苏锦烟吃过早饭又继续去了婆母薛氏那里, 昨日库房的东西还没清点结束,于是今日又去清点了剩下的。

薛氏在一旁见这个儿媳做事有条有理、办事妥帖,很是满意。

“锦烟啊, ”她说:“先过来坐下,那些让婆子们看着就行。”

苏锦烟坐过去,接过丫鬟递来的茶, 说道:“母亲,儿媳让人将库房重新规制了遍,原先是一个大库房,如今分成三个, 按物件归类放置,往后要取什么东西就不会乱了,且每年盘点起来也会轻松许多。”

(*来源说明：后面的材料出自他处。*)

### src/sv/wsa_ctrl.sv
`include "workload_split_autotuner_assert.svh"

module wsa_ctrl import wsa_pkg::*; (
    input  logic    i_clk,
    input  logic    i_rst_n,
    input  logic    i_in_valid,
    output logic    o_in_ready,
    output logic    o_out_valid,
    input  logic    i_out_ready,
    input  t_status i_status,
    output t_cmd    o_cmd
);

    t_state r_state, n_state;
    logic   r_out_valid, n_out_valid;

    always_ff @(posedge i_clk) begin
        if (!i_rst_n) begin
            r_state     <= S_IDLE;
            r_out_valid <= 1'b0;
        end else begin
            r_state     <= n_state;
            r_out_valid <= n_out_valid;
        end
    end

    always_comb begin
        n_state     = r_state;
        o_cmd       = '0;
        n_out_valid = r_out_valid && !i_out_ready;
        unique case (r_state)
            S_IDLE: begin
                if (i_in_valid) begin
                    o_cmd.load = 1'b1;
                    n_state    = S_DECIDE;
                end
            end
            S_DECIDE: begin
                if (i_status.restart) begin
                    o_cmd.restart = 1'b1;
                    n_state       = S_WRITE;
                end else if (i_status.need_div) begin
                    o_cmd.div_start = 1'b1;
                    n_state         = S_DIV;
                end else if (i_status.direct_tune) begin
                    o_cmd.tune = 1'b1;
                    n_state    = S_WRITE;
                end else begin
                    n_state = S_WRITE;
                end
            end
            S_DIV: begin
                if (i_status.div_done) begin
                    n_state = S_TUNE;
                end else begin
                    o_cmd.div_step = 1'b1;
                end
            end
            S_TUNE: begin
                o_cmd.tune = i_status.hit;
                n_state    = S_WRITE;
            end
            S_WRITE: begin
                if (!r_out_valid || i_out_ready) begin
                    o_cmd.out_load = 1'b1;
                    n_out_valid    = 1'b1;
                    n_state        = S_IDLE;
                end
            end
            default: begin
                n_state = S_IDLE;
            end
        endcase
    end

    assign o_in_ready  = (r_state == S_IDLE);
    assign o_out_valid = r_out_valid;

    `WSA_ASSERT_IMP(a_load_into_free, i_clk, i_rst_n, o_cmd.out_load, !r_out_valid || i_out_ready, "result overwrote a waiting result")
    `WSA_ASSERT_NXT(a_one_at_a_time, i_clk, i_rst_n, i_in_valid && o_in_ready, !o_in_ready, "second request taken while busy")

endmodule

“还是你有法子,”薛氏笑道:“这些年库里的东西越堆越多, 我甚至都不清楚里头有些什么东西, 有时候被胆大的下人们糊弄了都不知道。”

“这些法子是谁人教你的?”薛氏问。

“我在娘家时跟着祖母学了些。”

苏锦烟没说这些其实是她自己总结得出的法子。这几年她出去巡铺子, 库房是必看的地方,什么东西怎么放, 她自己规整了一套法子。如今在国公府倒是顺便搬来用了。

“我听说瑾儿昨夜出门了?”薛氏又问。

苏锦烟点头。

“瑾儿近日辛苦,鲜少有时间陪你, 你多体谅些。”

“母亲,儿媳知道的。”苏锦烟道。

“还有, ”薛氏想到什么, 说道:“瑾儿忙了一夜,身子也吃不消,回去你让人做些菊花粥,这东西最是消暑解乏。”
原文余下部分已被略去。